Transformation Steps
Sentence Splitting
Identifying sentence boundaries in a document is not as trivial a process as it may seem. SEASR has components that achieve sentence splitting either using rules or statistical models (or both). Once sentences are identified they are recorded as annotations in their own annotation set.
Tokenization
Tokenization, simply put, is basically labeling individual words or sometimes word parts. This is important because many down stream components need the tokens to be clearly identified of analysis. Tokens are recorded as annotations in their own annotation set.

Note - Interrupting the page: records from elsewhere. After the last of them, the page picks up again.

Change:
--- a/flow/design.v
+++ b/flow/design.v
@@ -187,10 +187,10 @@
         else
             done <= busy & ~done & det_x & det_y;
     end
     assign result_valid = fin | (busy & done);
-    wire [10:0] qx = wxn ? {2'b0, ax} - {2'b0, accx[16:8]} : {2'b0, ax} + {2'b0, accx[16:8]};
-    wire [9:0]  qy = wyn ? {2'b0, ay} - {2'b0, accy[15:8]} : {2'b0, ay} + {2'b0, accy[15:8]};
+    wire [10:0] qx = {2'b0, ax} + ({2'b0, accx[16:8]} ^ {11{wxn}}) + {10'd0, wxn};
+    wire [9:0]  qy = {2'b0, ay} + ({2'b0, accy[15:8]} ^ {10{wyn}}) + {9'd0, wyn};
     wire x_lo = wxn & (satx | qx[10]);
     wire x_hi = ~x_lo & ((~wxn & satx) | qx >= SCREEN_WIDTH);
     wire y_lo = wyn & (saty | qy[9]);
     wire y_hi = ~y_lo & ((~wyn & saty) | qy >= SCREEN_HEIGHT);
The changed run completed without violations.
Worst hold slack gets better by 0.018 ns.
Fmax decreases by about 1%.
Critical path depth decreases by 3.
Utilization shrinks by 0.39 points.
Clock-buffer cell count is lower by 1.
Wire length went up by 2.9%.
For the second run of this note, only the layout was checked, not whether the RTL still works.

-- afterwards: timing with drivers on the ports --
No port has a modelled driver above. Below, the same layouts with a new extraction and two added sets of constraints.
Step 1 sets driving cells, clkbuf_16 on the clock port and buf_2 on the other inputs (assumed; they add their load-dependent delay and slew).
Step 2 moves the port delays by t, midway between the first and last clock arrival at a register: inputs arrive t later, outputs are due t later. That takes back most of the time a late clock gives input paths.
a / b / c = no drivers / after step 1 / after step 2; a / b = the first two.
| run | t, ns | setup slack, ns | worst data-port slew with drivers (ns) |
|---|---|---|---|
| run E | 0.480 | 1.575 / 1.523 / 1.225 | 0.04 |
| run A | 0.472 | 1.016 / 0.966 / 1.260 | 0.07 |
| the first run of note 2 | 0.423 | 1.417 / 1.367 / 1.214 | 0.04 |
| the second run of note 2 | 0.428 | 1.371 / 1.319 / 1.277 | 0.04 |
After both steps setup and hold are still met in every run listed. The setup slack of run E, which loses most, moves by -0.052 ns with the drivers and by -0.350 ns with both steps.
This is an optimization exercise on Yosys and OpenROAD, whose aim is small area and few clock cycles per item, not a production implementation.
The RTL was checked by simulation tests, not by an equivalence proof against the original design.
Power and IR drop assume default switching activity.

===== flow/config.mk =====
export PLATFORM = sky130hd
export DESIGN_NAME = top
export DESIGN_NICKNAME = top
export VERILOG_FILES = /design/flow/design.v
export SDC_FILE = /design/flow/constraint.sdc
export NUM_CORES = 4
export LEC_CHECK = 0
export ABC_AREA = 1
export CAP_MARGIN = 20
export CORE_MARGIN = 2
export CORE_UTILIZATION = 60
export CTS_BUF_LIST = sky130_fd_sc_hd__clkbuf_8
export CTS_CLUSTER_DIAMETER = 60
export CTS_CLUSTER_SIZE = 30
export GPL_TIMING_DRIVEN = 0
export SETUP_SLACK_MARGIN = 0.05
export SLEW_MARGIN = 20

===== flow/constraint.sdc =====
create_clock -name core_clock -period 5.5 [get_ports {clock}]
set_input_delay 1.1000 -clock core_clock [delete_from_list [all_inputs] [get_ports {clock}]]
set_output_delay 1.1000 -clock core_clock [all_outputs]
set_load 0.01 [all_outputs]

===== flow/design.v =====
module top (clock, start, BestDist, motionX, motionY, AddressR, AddressS1, AddressS2, R, S1, S2, completed);
	input clock;
	input start;
	output [7:0] BestDist;
	output [3:0] motionX, motionY;
	output completed;
	input [7:0] R, S1, S2;
	output [7:0] AddressR;
	output [9:0] AddressS1, AddressS2;
	localparam IDLE = 3'd0, FILL = 3'd1, RUN = 3'd2, SEL = 3'd3, DONE = 3'd4;
	reg [2:0] st;
	reg [7:0] p;           
	reg [3:0] phi;         
	reg pass2;
	reg [3:0] K;           
	reg [7:0] n;           
	reg [7:0] best;
	reg [3:0] mvx, mvy;
	assign AddressR  = p;
	wire [3:0] am1 = p[7:4] - 4'd1;
	wire [3:0] Kc;         
	wire sw;               
	wire [4:0] r1 = {1'b0, K} + {1'b0, p[7:4]} + {4'd0, sw};
	wire [4:0] r2 = {1'b0, K} + {1'b0, am1} + {4'd0, sw};
	assign AddressS1 = {r1, 1'b0, p[3:0]};
	assign AddressS2 = {r2, 1'b1, p[3:0]};
	assign BestDist  = best;
	assign motionX   = mvx;
	assign motionY   = mvy;
	wire [8*16-1:0] rin;    
	wire [15:0] th_all;
	genvar g;
	generate for (g = 0; g < 16; g = g + 1) begin : thd
		assign th_all[g] = (p[3:0] >= g);
	end endgenerate
	wire [8*16-1:0] accs;
	wire [15:0] alive;
	wire load = ((st == RUN) && (n == 8'd0)) || sw;
	wire rebias = (st == SEL) && any_alive;
	wire [7:0] dlt;         
	assign rin[7:0] = R;
	genvar j;
	generate
		for (j = 0; j < 16; j = j + 1) begin : pe
			PE u (.clock(clock), .r(rin[8*j+7:8*j]), .s1(S1), .s2(S2), .use_s1(th_all[j]),
			      .load(load), .rebias(rebias), .nb(~best), .dlt(dlt),
			      .acc(accs[8*j+7:8*j]), .alive(alive[j]));
			if (j < 15) begin : rp
				reg [7:0] rpipe;
				always @(posedge clock) rpipe <= rin[8*j+7:8*j];
				assign rin[8*j+15:8*j+8] = rpipe;
			end
		end
	endgenerate
	reg [7:0] selv;
	reg [3:0] seli;
	integer q;
	always @* begin
		selv = 8'd0;
		seli = 4'd0;
		for (q = 15; q >= 0; q = q - 1)
			if (alive[q]) begin
				selv = accs[8*q +: 8];
				seli = q;
			end
	end
	assign dlt = ~selv;
	wire any_alive = |alive;
	wire last_row = (K == 4'd15);
	localparam [7:0] T1 = 8'd24;
	wire found = (best < T1);               
	wire give_up = !pass2 && !found && (phi == 4'd14);
	wire row_out = ((st == RUN) && (n != 8'd0) || (st == SEL)) && !any_alive;
	wire pass_end = row_out && last_row;
	wire to_done = pass_end && (pass2 || found);
	wire new_pass = (pass_end && !to_done) || (give_up && (st == RUN || st == SEL));
	assign sw = row_out && !to_done && !new_pass;
	assign completed = (st == DONE) || to_done;
	assign Kc = sw ? K + 4'd1 : K;
	reg [2:0] st_n;
	reg [3:0] K_n;
	reg [7:0] n_n;
	always @* begin
		st_n = st;
		K_n = Kc;
		n_n = n + 8'd1;
		case (st)
			IDLE: begin st_n = FILL; K_n = 4'd0; n_n = 8'd0; end
			FILL: if (n == 8'd13) begin st_n = RUN; n_n = 8'd0; end
			RUN: if (!sw && n == 8'd255) st_n = SEL;
			default: ;
		endcase
		if (sw) begin
			st_n = RUN;
			n_n = 8'd1;
		end
		if (to_done) st_n = DONE;
		if (new_pass) begin
			st_n = RUN;
			n_n = 8'd0;
			K_n = 4'd0;
		end
		if (!start) st_n = IDLE;
	end
	wire [7:0] p_n = start ? p + 8'd1 : 8'd0;
	always @(posedge clock) begin
		st <= st_n;
		K <= K_n;
		n <= n_n;
		p <= p_n;
		if (st == IDLE) phi <= 4'd0;
		else if (p == 8'hFF) phi <= phi + 4'd1;
		if (st == IDLE) pass2 <= 1'b0;
		else if (new_pass) pass2 <= 1'b1;
		if (st == IDLE)
			best <= T1;
		else if (new_pass)
			best <= 8'hFF;
		else if (rebias) begin
			best <= selv + best + 8'd1;
			mvx <= {~seli[3], seli[2:0]};
			mvy <= {~K[3], K[2:0]};
		end
	end
endmodule
module PE (clock, r, s1, s2, use_s1, load, rebias, nb, dlt, acc, alive);
	input clock;
	input [7:0] r, s1, s2;
	input use_s1, load, rebias;
	input [7:0] nb;         
	input [7:0] dlt;        
	output reg [7:0] acc;
	output alive;
	wire [7:0] s = use_s1 ? s1 : s2;
	wire [8:0] t = {1'b0, r} + {1'b0, ~s};
	wire c = t[8];
	wire [7:0] x = load ? nb : acc;
	wire [7:0] y = rebias ? dlt : (t[7:0] ^ {8{~c}});
	wire ci = c & ~rebias;
	wire [8:0] sum = {1'b0, x} + {1'b0, y} + {8'd0, ci};
	assign alive = ~&acc;
	always @(posedge clock) acc <= sum[8] ? 8'hFF : sum[7:0];
endmodule

===== flow/run.sh =====
#!/bin/bash
# synth_recipe.tcl (not shown) runs the flow's synth.tcl, then flattens the netlist and writes it again
# the make line also repeats each setting of config.mk as NAME=value (left out here)
make -C /OpenROAD-flow-scripts/flow DESIGN_CONFIG=/design/flow/config.mk WORK_HOME=/design/flow/orfs CLKGATE_MAP_FILE= SYNTH_SCRIPT=/design/flow/synth_recipe.tcl finish

==> results of run 1 <==
-- cell families (layout without fill, tap and decap cells) --
kind of cell             Yosys count  in the layout  synth area share, %
AND/OR/NAND/NOR                 1108           1108                 19.7
AO/OA/AOI/OAI                    742            742                 17.3
buffers and inverters            499            658                 8.45
adder cells (fa/ha/maj)          318            318                 19.0
flip-flops                       292            292                 25.8
XOR/XNOR                         255            255                 9.72
other                              2              2               0.0327
-- power by group --
part	internal (mW)	leakage [nW]	switching, mW
combinational	3.77	9.77	5.97
clock	0.611	0.346	0.970
sequential	2.66	2.44	0.396
-- per-stage QoR --
step	hold slack, ps	total power [mW]	std cells	setup slack, ps	util (%)
final	354	14.4	3886	206	68.6
after global routing	355	15.6	3886	5.47	68.6
after CTS	356	13.8	3855	36.1	67.1
after detailed placement	343	12.0	3795	-1580	64.5
after global placement	345	11.7	3795	-1470	64.5
after floorplan	334	9.81	3216	97.3	-
-- final timing paths --
check | endpoint | slack, ps | depth (start not counted) | from
setup / recovery | pe[15].u.acc[5] | 210 | 22 | S1[6]
hold / removal | pe[11].rp.rpipe[6] | 350 | 0 | pe[10].rp.rpipe[6]
setup reg to reg | pe[9].u.acc[5] | 280 | 29 | p[1]
hold reg to reg | pe[11].rp.rpipe[6] | 350 | 0 | pe[10].rp.rpipe[6]
-- state kept, by name (all words and copies together) (netlist names) --
name         count
pe.u.acc       128
pass2            1
mvy              4
pe.rp.rpipe    120
n                8
st               3
phi              4
p                8
best             8
mvx              4
K                4
-- critical path: cells and delay by family --
family,cells,cell delay (ps)
fa+ha+maj,3,1230
simple gates,7,660
compound gates,7,1220
xor+xnor,1,150
buf+inv,4,1480
-- synth_stat cells (all sizes together) (2+ instances only) --
cell type and count:
a31oi 2, nand2 783, nor3 30, o21bai 36, ha 265, fa 53
nor4 2, o211ai 7, nor3b 2, or2 31, xnor2 159, a211o 16
o2111ai 10, xor2 96, nand3b 7, edfxtp 8, a21oi 255, nand4 17
buf 37, clkbuf 57, nand3 99, inv 405, a211oi 2, dfxtp 284
conb 2, o21ai 409, nor2 135, o31ai 4
-- layer usage --
metal  up-vias  GRT usage, %
li1      10800             -
met1     10300          52.8
met2      1123          60.2
met3       284          7.06
met4         2          19.1
met5         -             0
-- cell type report --
class | count | area (µm²) | area share (%)
Clock inverter | 24 | 226 | 0.876
Sequential cell | 292 | 5940 | 23.0
Timing Repair Buffer | 104 | 958 | 3.71
Buffer | 93 | 504 | 1.95
Inverter | 405 | 1530 | 5.93
Multi-Input combinational cell | 2425 | 15600 | 60.4
Clock buffer | 32 | 440 | 1.70
Tap cell | 511 | 639 | 2.47
-- timing repair --
| item | CTS | global route |
|---|---|---|
| cloned | 0 | 0 |
| buffers inserted | 5 | 31 |
| pin swaps | 7 | 26 |
| hold endpoints to repair | 0 | 0 |
| endpoints found under the setup margin | 136 | 135 |
| resized for setup | 82 | 151 |
==> run summary, run 1 <==
initial antenna violation count 1; max_cap viols 0; Layout area overhead 12.4%; largest net degree at the start of global routing 19; crit path launch type input port; met3 wire length 7.53 mm; die area 39900 µm²; chip height approximately 200 µm; area leader, netlist dfxtp_1; wire length on met1 33.6 mm; starting DRC count in detailed routing about 2400; post-route cell area 25800 µm²; Slew HR about two fifths; Nets ~3700; H-tree depth 1; Yosys top cell area share 24.7%; Vias 22500; clk_skew 40.1 ps; Final TNS setup 0 ps; post-detail-place hpwl 62.4 mm; FF+latch count, synth 292; clk root buf clkbuf_8; wire length of the first global-routing pass between 100 and 150 mm; Clock Tree Buf Depth 3; cells taking the most area after synthesis dfxtp_1, ha_1, nand2_1; Async S/R FF share, synth 0%; Setup Viol. Count Final 0; FP Rows 71; most frequent cells in the layout nand2_1, inv_1, o21ai_0; syn nets roughly 3600; CTS Buf Count 30; vias in the first global route 21300; layout cells sized above 1 under 10%; DR top layer met5; Hold Buf Count CTS 0; CTS clk-pin slew, worst paths about 110 ps; Fin. Hold Viols 0; Period Utilization, post-route between 90% and 100%; grt ovf 0; overall global routing resource usage roughly 39%; Wirelength per Cell 20.2 µm; CP cell instances clkdlybuf4s50_1 -> inv_1 -> clkbuf_1 -> nand2_1 -> o21ai_0 -> ha_1 -> a211o_1 -> o21ai_4 -> xnor2_1 -> nand2_1 -> nand2_1 -> inv_1 -> fa_1 -> fa_1 -> nand3_1 -> nand2_1 -> a21oi_1 -> o21bai_1 -> nand2_1 -> nand2_1 -> a21oi_4 -> o21ai_0; Post-Synthesis Cells between 3000 and 4000; mean number of vias per cell 5.78; fillcell total about 3300; commonest non-fill, non-tap cell in the layout nand2_1; IO buf count just under 70; leak pwr 12.6 nW; Max Slew Vio Count 0; drc violations 0; Initial Utilization about three fifths; Core Box Area 37700 µm²; IO Count 71; syn_area_per_cell slightly above 7 µm²; final WL slightly below 80 mm; unrepaired setup endpoints after global routing yes; Chip Width roughly 200 µm; fmax 0.189 GHz; Worst Tran Pin Value 893 ps; clk latency of the worst-skew pair 690 ps; status complete, no violations; CP most frequent cell nand2_1; n_diodes 0; maximum fanout along the worst path 10; Yosys cell types 45; top_reg_cell synth dfxtp_1; P per Cell Area 556 nW/µm²; post-synthesis sequential area ratio between 20% and 30%; crit path DAT 5850 ps; crit end category flip-flop; CP Class input port to flip-flop; Slowest cell on crit path clkdlybuf4s50_1; type of the most critical hold path flip-flop to flip-flop; CTS tree done; area post-placement 24300 µm²; clk sinks 292; Synth warnings 2; met2 wire len 32.8 mm; Synth Cell Area around 23000 µm²; Worst Path Required 6060 ps; Post-synth EDFFs 8; Initial DRT Pass Iterations 6; Final Critical Period between 5000 and 6000 ps; VDD IR-drop max 0.000234 V; routability cong. 1.02; post-route ant nets 0; slowest cell delay on critical path 610 ps
Testbench counts, summed over its fixed seeds: cycles 25,910, searches 48.
What follows belongs to an exercise in optimizing a design on an open flow for small area and a short achievable clock period; a production flow would make more cautious choices.
No functional check of the RTL was part of this run.

## design/flow/config.mk

```make
export PLATFORM = sky130hd
export DESIGN_NAME = lowp5
export DESIGN_NICKNAME = lowp5
export VERILOG_FILES = /design/flow/design.v
export SDC_FILE = /design/flow/constraint.sdc
export NUM_CORES = 4
export LEC_CHECK = 0
export CAP_MARGIN = 20
export CORE_MARGIN = 2
export CORE_UTILIZATION = 40
export SETUP_SLACK_MARGIN = 5
export SLEW_MARGIN = 20
export SYNTH_HIERARCHICAL = 1
```

## design/flow/constraint.sdc

```tcl
create_clock -name core_clock -period 15.0 [get_ports {clock_in}]
set_input_delay 3.0000 -clock core_clock [delete_from_list [all_inputs] [get_ports {clock_in}]]
set_output_delay 3.0000 -clock core_clock [all_outputs]
set_load 0.01 [all_outputs]
```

Part-of-Speech (pos) Tagging
Such components typically assign a pos tag to a token (the Penn Treebank project has provided a set of codes for this purpose that is widely used). Other data such as lemma, lexemes, and synonyms (to name a very few) may also be identified at this stage. Pos information is stored as features of the token annotation.
Stop Word Filtering
Very common words like “and” and “the” are often filtered out to improve performance. This process is called stop word removal. SEASR has a components to perform this process. One basic approach is to remove all words that appear on a list od common words. Another approach is to remove words that occurr in large number across most documents — these types of terms create “noise” that makes text records less distinguishable. The stop word filters will remove token annotations from a documents token annotation set or they can also mark such annotations as “stopped.”
PoS Filtering
This component reads a document object as input and filters the tokens for that document based on part of speech tag information. A document object is taken as input. The token list is retrieved from the document and only those tokens with part of speech tags that match at least one value in the selected tag list are retained. The filtered list of tokens is placed into the document (replacing the old list) and the document is output. In the SEASR component the PoS Tags is a comma-delimited list of the part-of-speech tags that we want to retain. Tokens that do not possess one of these values will be removed from the annotation list or flagged as “stopped”.
Some components use regular expressions of pos tags to identify “chunks” of tokens (perhaps all noun phrases for example). This process is sometimes called chunking.